WordPress install in which we can see a few weirdly named folders and a file zzkwjuce.zip. Scenario: spammed site. SEO affected, removed Google Rank ?, rapid reinfection. Viagra ads on site. Then you get warnings on the site… not fun.


  • no WAF (web application firewall) for this website
  • tools cleaned spam and malware in plugins and root folder
  • probable vector of infection, outdated plugin (no forensic analysis at this point)
  • integrity analysis shows some core files are modified! (md5 hashes of WP core files/folders) – using WP API

=> index.php, contains an @include to a weird favicon somewhere in a theme. Uses “$ php -a” and unphp. It’s base64 code. base64decode.org Runtime semphore.

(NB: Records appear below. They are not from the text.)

`config.mk`:
```
export PLATFORM = sky130hd
export DESIGN_NAME = ws2812_multi_capture
export DESIGN_NICKNAME = d
export VERILOG_FILES = /design/src/rtl/ws2812_multi_capture.sv
export SDC_FILE = /design/constraint.sdc
export NUM_CORES = 1
export LEC_CHECK = 0
export ABC_AREA = 1
export BUFFER_PORTS_ARGS = -buffer_cell sky130_fd_sc_hd__buf_2
export CAP_MARGIN = 10
export CELL_PAD_IN_SITES_DETAIL_PLACEMENT = 2
export CELL_PAD_IN_SITES_GLOBAL_PLACEMENT = 2
export CORE_ASPECT_RATIO = 0.7
export CORE_MARGIN = 2
export CORE_UTILIZATION = 41
export DETAILED_ROUTE_END_ITERATION = 7
export PLACE_DENSITY_LB_ADDON = 0.1
export SETUP_SLACK_MARGIN = 0.05
export SLEW_MARGIN = 20
export SYNTH_ARGS = -nofsm -noshare
export SYNTH_HDL_FRONTEND = slang
export SYNTH_SLANG_ARGS = --single-unit
```
`constraint.sdc`:
```
create_clock -name clk -period 5.7 [get_ports clk]
set_clock_uncertainty 0.05 [all_clocks]
set_input_delay 0.285 -clock clk [delete_from_list [all_inputs] [get_ports clk]]
set_output_delay 0.285 -clock clk [all_outputs]
set_load 0.02 [all_outputs]
```
`src/rtl/ws2812_multi_capture.sv`:
```
// WS2812B multi-LED sniffer: captures the first NUM_LEDS*BYTES_PER_LED bytes of each frame and forwards the rest.
// `WS2812_PASSTHRU_EN enables forwarding of surplus bytes on dout; when it is undefined, dout is tied low.
module ws2812_multi_capture #(
  parameter int CLK_HZ           = 64000000,
  parameter int THRESHOLD_CYCLES = 38,
  parameter int IDLE_CYCLES      = 3840,
  parameter int NUM_LEDS         = 4,
  parameter int BYTES_PER_LED    = 3
) (
  input  logic       clk,
  input  logic       reset,
  input  logic       din,
  output logic       dout,
  input  logic [3:0] address,
  input  logic       data_write,
  input  logic [7:0] data_in,
  output logic [7:0] data_out,
  output logic       frame_ready
);

  localparam int CAP = NUM_LEDS * BYTES_PER_LED;
  localparam int LW  = $clog2(IDLE_CYCLES + 1);
  localparam logic [7:0]    THR       = 8'(THRESHOLD_CYCLES);
  localparam logic [LW-1:0] IDLE_LAST = LW'(IDLE_CYCLES - 1);
  localparam logic [3:0]    CAP_W     = 4'(CAP);
  localparam logic [3:0]    CAP_LAST  = 4'(CAP - 1);

  generate
    if (CAP < 1 || CAP > 14 || CLK_HZ <= 0) begin : g_cap_check
      $error("ws2812_multi_capture: NUM_LEDS*BYTES_PER_LED must be within 1..14");
    end
  endgenerate

  typedef enum logic [1:0] {WAIT_IDLE, CAPTURE, FORWARD} state_t;

  state_t          state, state_n;
  logic            din_d;
  logic [7:0]      high_cnt;
  logic [LW-1:0]   low_cnt;
  logic            idle_hold;
  logic [6:0]      shift_reg;
  logic [2:0]      bit_cnt;
  logic [3:0]      byte_idx;
  logic [7:0]      cap_buf [CAP];
  logic            ready, ovf, short_flag;
  logic [3:0]      last_count;

  logic rise, fall, bit_val, idle_pulse, byte_done, cap_done;
  logic clr_ready, clr_ovf, clr_short, set_short;

  assign rise       = din & ~din_d;
  assign fall       = ~din & din_d;
  assign bit_val    = high_cnt > THR;
  assign idle_pulse = ~din & ~idle_hold & (low_cnt == IDLE_LAST);
  assign byte_done  = (state == CAPTURE) & fall & (bit_cnt == 3'd7);
  assign cap_done   = byte_done & (byte_idx == CAP_LAST);
  assign set_short  = idle_pulse & (state == CAPTURE) & (byte_idx != 4'd0) & (byte_idx < CAP_W);
  assign clr_ready  = data_write & (address == 4'hF) & data_in[0];
  assign clr_ovf    = data_write & (address == 4'hF) & data_in[1];
  assign clr_short  = data_write & (address == 4'hF) & data_in[2];

  always_ff @(posedge clk) begin
    if (reset) state <= WAIT_IDLE;
    else       state <= state_n;
  end

  always_comb begin
    state_n = state;
    case (state)
      WAIT_IDLE: if (idle_pulse) state_n = CAPTURE;
      CAPTURE: begin
        if (idle_pulse)    state_n = CAPTURE;
        else if (cap_done) state_n = FORWARD;
      end
      FORWARD:   if (idle_pulse) state_n = CAPTURE;
      default:   state_n = WAIT_IDLE;
    endcase
  end

  always_ff @(posedge clk) begin
    if (reset) begin
      din_d      <= 1'b0;
      high_cnt   <= 8'd0;
      low_cnt    <= '0;
      idle_hold  <= 1'b0;
      shift_reg  <= 7'd0;
      bit_cnt    <= 3'd0;
      byte_idx   <= 4'd0;
      ready      <= 1'b0;
      ovf        <= 1'b0;
      short_flag <= 1'b0;
      last_count <= 4'd0;
      for (int i = 0; i < CAP; i++) cap_buf[i] <= 8'd0;
    end else begin
      din_d <= din;

      if (rise)                          high_cnt <= 8'd1;
      else if (din && high_cnt != 8'hFF) high_cnt <= high_cnt + 8'd1;

      // Idle fires once per low period; the hold clears only when din rises again.
      if (din) begin
        low_cnt   <= '0;
        idle_hold <= 1'b0;
      end else if (!idle_hold) begin
        if (idle_pulse) idle_hold <= 1'b1;
        else            low_cnt   <= low_cnt + 1'b1;
      end

      if (idle_pulse) begin
        bit_cnt    <= 3'd0;
        byte_idx   <= 4'd0;
        last_count <= byte_idx;
      end else if (state == CAPTURE && fall) begin
        shift_reg <= {shift_reg[5:0], bit_val};
        bit_cnt   <= bit_cnt + 3'd1;
        if (byte_done) begin
          cap_buf[byte_idx] <= {shift_reg, bit_val};
          byte_idx          <= byte_idx + 4'd1;
          if (cap_done) last_count <= CAP_W;
        end
      end

      ready      <= cap_done | (ready & ~clr_ready);
      ovf        <= (cap_done & ready) | (ovf & ~clr_ovf);
      short_flag <= set_short | (short_flag & ~clr_short);
    end
  end

  always_comb begin
    data_out = 8'h00;
    if (address < CAP_W)       data_out = cap_buf[address];
    else if (address == 4'hE)  data_out = {last_count, 1'b0, short_flag, ovf, ready};
  end

  assign frame_ready = ready;

`ifdef WS2812_PASSTHRU_EN
  assign dout = (state == FORWARD) & din_d;
`else
  assign dout = 1'b0;
`endif

endmodule

```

Actually the real backdoor was in the comments of the PHP code.

ctrlq.org/beautifier can be useful to make things readable. Sitecheck.sucuri.net (slide with various useful tools).


The favicon was in fact a backdoor to connect to a remote server => turning the website into a bot node. 0day ability. Different options included (spam e.g.), tracking of infected sites, bot net dashboard…

Main question: how does reinfection happen? via a cron job in a user directory (wget), get a file from a malicious domain, make it executable, run the sh script, and there we go.

Final advice: install proactive measures!

  • reduce admins, plugins, and themes (least privilege rule)
  • use password manager, change regularly
  • have backups and validate them!
  • do your updates (remember: patches come after exploits)
  • monitor your site (wpscan.com & file integrity scanner)
  • install a WAF (web application firewall)

Invest in hosting AND security.

WAF: can be external or internal. Wordfence has a WAF. Analyses traffic. Internal can use up ressources. With an external one, the traffic has to pass through it. Sounds like the Star Trek transporter decontamination.